WHAT YOU NEED TO DO:
Two lines in the listing below mark the span: one contains "localparam [3:0] CK_OFFSET" and one contains "4'h3) && hi_zero && mid_zero;". Reproduce both of them and everything between, exactly.

DATA UNDER STUDY:
Context: an optimization exercise on an open-source flow, tuned for small area, a short achievable clock period and few clock cycles per item. The choices shown serve that exercise and are no tape-out recipe. Power and IR drop assume default switching activity.

## main
==> flow/design.v <==
module irlib2_codec (
  input  wire        clk,
  input  wire        rst,
  input  wire        cmd_valid,
  input  wire [63:0] cmd_word,
  output wire        cmd_ready,
  input  wire [3:0]  rd_addr,
  output reg  [31:0] rd_data,
  input  wire        cap_we,
  input  wire [15:0] cap_idx,
  input  wire        cap_level,
  input  wire [15:0] cap_dur,
  output wire        tok_valid,
  output wire        tok_level,
  output wire [15:0] tok_dur,
  input  wire        tok_ready
);
  localparam [15:0] ZERO_MIN = 16'd300;
  localparam [15:0] ZERO_MAX = 16'd500;
  localparam [15:0] ONE_MIN  = 16'd600;
  localparam [15:0] ONE_MAX  = 16'd1000;
  localparam [15:0] HDR_MIN  = 16'd1200;
  localparam [15:0] HDR_MAX  = 16'd2000;
  localparam [7:0] SEED_DEFAULT = 8'hAE;
  localparam [7:0] FIXED_MARKER = 8'hAA;
  localparam [3:0] CK_OFFSET    = 4'hD;
  function [3:0] checksum;
    input [3:0] t;
    input [3:0] w;
    begin
      checksum = CK_OFFSET + t + w;
    end
  endfunction
  wire [3:0] op = cmd_word[63:60];
  wire hi_zero  = (cmd_word[59:40] == 20'd0);
  wire mid_zero = (cmd_word[39:16] == 24'd0);
  wire is_nop     = (op == 4'h0) && hi_zero && mid_zero && (cmd_word[15:0] == 16'd0);
  wire is_enc_tw  = (op == 4'h1) && hi_zero && mid_zero;
  wire is_enc_raw = (op == 4'h2) && hi_zero;
  wire is_dec     = (op == 4'h3) && hi_zero && mid_zero;
  wire is_cksum   = (op == 4'h4) && hi_zero && mid_zero;
  wire is_legal   = is_nop | is_enc_tw | is_enc_raw | is_dec | is_cksum;
  wire is_enc     = is_enc_tw | is_enc_raw;
  wire [3:0] ck_cmd = checksum(cmd_word[11:8], cmd_word[3:0]);
  reg enc_busy;
  irlib2_ready u_ready (
    .cmd_hi   (cmd_word[63:16]),
    .enc_busy (enc_busy),
    .cmd_ready(cmd_ready)
  );
  wire accept_enc = cmd_valid && is_enc && !enc_busy;
  wire accept_dec = cmd_valid && is_dec;
  wire accept_ck  = cmd_valid && is_cksum;
  wire accept_ill = cmd_valid && !is_legal;
  reg [3:0] ck_res;
  reg       cmd_err;
  always @(posedge clk) begin
    if (rst) begin
      ck_res  <= 4'd0;
      cmd_err <= 1'b0;
    end else begin
      if (accept_ck)
        ck_res <= ck_cmd;
      if (accept_ill)
        cmd_err <= 1'b1;
    end
  end
  wire cls0   = (cap_dur >= ZERO_MIN) && (cap_dur <= ZERO_MAX);
  wire cls1   = (cap_dur >= ONE_MIN)  && (cap_dur <= ONE_MAX);
  wire hdr_in = cap_level && (cap_dur >= HDR_MIN) && (cap_dur <= HDR_MAX);
  wire band   = cls0 | cls1;
  wire good_p0 = !cap_level && band;
  wire good_p1 =  cap_level && band;
  wire e0_p0   = !cap_level && !cls0;
  wire e0_p1   =  cap_level && !cls0;
  wire cap_wr = cap_we && (cap_idx[15:6] == 10'd0);
  reg        hdr_ok;
  reg [40:1] c_good;
  reg [40:1] c_e0;
  always @(posedge clk) begin
    if (cap_wr && cap_idx[5:0] == 6'd0)
      hdr_ok <= hdr_in;
  end
  genvar j;
  generate
    for (j = 1; j <= 40; j = j + 1) begin : g_cap
      always @(posedge clk) begin
        if (cap_wr && cap_idx[5:0] == j) begin
          c_good[j] <= ((j - 1) % 2) ? good_p1 : good_p0;
          c_e0[j]   <= ((j - 1) % 2) ? e0_p1   : e0_p0;
        end
      end
    end
  endgenerate
  wire all_good = &c_good;
  wire [4:0] grp_bad;
  wire [2:0] loc_idx [0:4];
  wire [4:0] loc_amb;
  generate
    for (j = 0; j < 5; j = j + 1) begin : g_grp
      wire [7:0] gg = c_good[8*j+8:8*j+1];
      wire [7:0] ge = c_e0[8*j+8:8*j+1];
      assign grp_bad[j] = !(&gg);
      assign loc_idx[j] = !gg[0] ? 3'd0 : !gg[1] ? 3'd1 : !gg[2] ? 3'd2 : !gg[3] ? 3'd3 :
                          !gg[4] ? 3'd4 : !gg[5] ? 3'd5 : !gg[6] ? 3'd6 : 3'd7;
      assign loc_amb[j] = !gg[0] ? ge[0] : !gg[1] ? ge[1] : !gg[2] ? ge[2] : !gg[3] ? ge[3] :
                          !gg[4] ? ge[4] : !gg[5] ? ge[5] : !gg[6] ? ge[6] : ge[7];
    end
  endgenerate
  wire [2:0] f_grp = grp_bad[0] ? 3'd0 : grp_bad[1] ? 3'd1 : grp_bad[2] ? 3'd2 :
                     grp_bad[3] ? 3'd3 : grp_bad[4] ? 3'd4 : 3'd5;
  wire [5:0] f_idx = {f_grp, f_grp == 3'd5 ? 3'd0 : loc_idx[f_grp]};
  wire       f_amb = loc_amb[f_grp];
  wire [15:0] n_field  = cmd_word[15:0];
  wire        n_big    = (n_field[15:6] != 10'd0);
  wire        hdr_fail = !hdr_ok || (!n_big && n_field[5:0] == 6'd0);
  wire [5:0]  m_slots  = n_field[5:0] - 6'd1;
  wire        m_le_f   = !n_big && (m_slots <= f_idx);
  wire        miss     = m_le_f && (m_slots != 6'd40);
  wire [1:0] err_nx   = hdr_fail ? 2'd1 :
                        miss     ? 2'd2 :
                        all_good ? 2'd0 : {1'b1, f_amb};
  wire [5:0] slots_nx = hdr_fail ? 6'd0 :
                        m_le_f   ? m_slots : f_idx;
  wire [39:0] frame_nx;
  generate
    for (j = 0; j < 40; j = j + 1) begin : g_frame
      assign frame_nx[39 - j] = c_e0[j + 1];
    end
  endgenerate
  reg        dec_done;
  reg [1:0]  dec_err;      
  reg [5:0]  dec_slots;    
  reg [39:0] dec_frame;    
  always @(posedge clk) begin
    if (rst)
      dec_done <= 1'b0;
    else if (accept_dec)
      dec_done <= 1'b1;
  end
  always @(posedge clk) begin
    if (accept_dec) begin
      dec_err   <= err_nx;
      dec_slots <= slots_nx;
      dec_frame <= frame_nx;
    end
  end
  wire       dec_ok  = dec_done && (dec_err == 2'd0);
  wire [1:0] err_rd  = dec_done ? dec_err : 2'd0;
  wire       ckmm    = dec_ok && (dec_frame[3:0] != checksum(dec_frame[19:16], dec_frame[11:8]));
  reg [5:0]  enc_d;
  reg [39:0] enc_fr;
  reg        enc_tw;
  wire tw = (op == 4'h1);
  always @(posedge clk) begin
    if (!enc_busy) begin
      enc_fr <= {cmd_word[39:20], cmd_word[19:16] | (ck_cmd & {4{tw}}), cmd_word[15:0]};
      enc_tw <= tw;
    end
  end
  always @(posedge clk) begin
    if (rst) begin
      enc_busy <= 1'b0;
    end else if (accept_enc) begin
      enc_busy <= 1'b1;
    end else if (tok_ready && enc_busy && enc_d == 6'd0) begin
      enc_busy <= 1'b0;
    end
  end
  localparam [15:0] TW_TOP = {SEED_DEFAULT, FIXED_MARKER};
  wire [5:0] nb     = enc_d - 6'd2;
  wire [5:0] fr_idx = enc_tw ? nb - 6'd8 : nb;
  wire       fr_bit = enc_fr[fr_idx];
  wire [5:0] nb_top = nb - 6'd24;
  wire       tw_bit = (nb >= 6'd24) ? TW_TOP[nb_top[3:0]] :
                      (nb >= 6'd8)  ? fr_bit :
                      (nb >= 6'd4)  ? 1'b0 : enc_fr[{4'b0100, nb[1:0]}];
  wire       nx_bit = enc_tw ? tw_bit : fr_bit;
  reg        slot_bit;
  always @(posedge clk) begin
    if (!enc_busy) begin
      enc_d <= 6'd41;
    end else if (tok_ready) begin
      enc_d    <= enc_d - 6'd1;
      slot_bit <= nx_bit;
    end
  end
  wire is_hdr = (enc_d == 6'd41);
  wire is_trl = (enc_d == 6'd0);
  assign tok_valid = enc_busy;
  assign tok_level = enc_d[0];
  assign tok_dur   = is_hdr ? 16'd1600 :
                     is_trl ? 16'd1000 :
                     slot_bit ? 16'd800 : 16'd400;
  wire [31:0] status = {24'd0, cmd_err, ckmm, err_rd, dec_ok, dec_done, 1'b0, enc_busy};
  always @(*) begin
    case (rd_addr)
      4'h0:    rd_data = status;
      4'h1:    rd_data = dec_ok ? dec_frame[31:0] : 32'd0;
      4'h2:    rd_data = {24'd0, dec_ok ? dec_frame[39:32] : 8'd0};
      4'h3:    rd_data = {24'd0, 2'b00, dec_ok, 1'b0, dec_ok, 3'b000};
      4'h4:    rd_data = {31'd0, dec_ok};
      4'h5:    rd_data = {26'd0, dec_done ? dec_slots : 6'd0};
      4'h6:    rd_data = {28'd0, ck_res};
      default: rd_data = 32'd0;
    endcase
  end
endmodule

RESPONSE FOR THIS EXERCISE:
  localparam [3:0] CK_OFFSET    = 4'hD;
  function [3:0] checksum;
    input [3:0] t;
    input [3:0] w;
    begin
      checksum = CK_OFFSET + t + w;
    end
  endfunction
  wire [3:0] op = cmd_word[63:60];
  wire hi_zero  = (cmd_word[59:40] == 20'd0);
  wire mid_zero = (cmd_word[39:16] == 24'd0);
  wire is_nop     = (op == 4'h0) && hi_zero && mid_zero && (cmd_word[15:0] == 16'd0);
  wire is_enc_tw  = (op == 4'h1) && hi_zero && mid_zero;
  wire is_enc_raw = (op == 4'h2) && hi_zero;
  wire is_dec     = (op == 4'h3) && hi_zero && mid_zero;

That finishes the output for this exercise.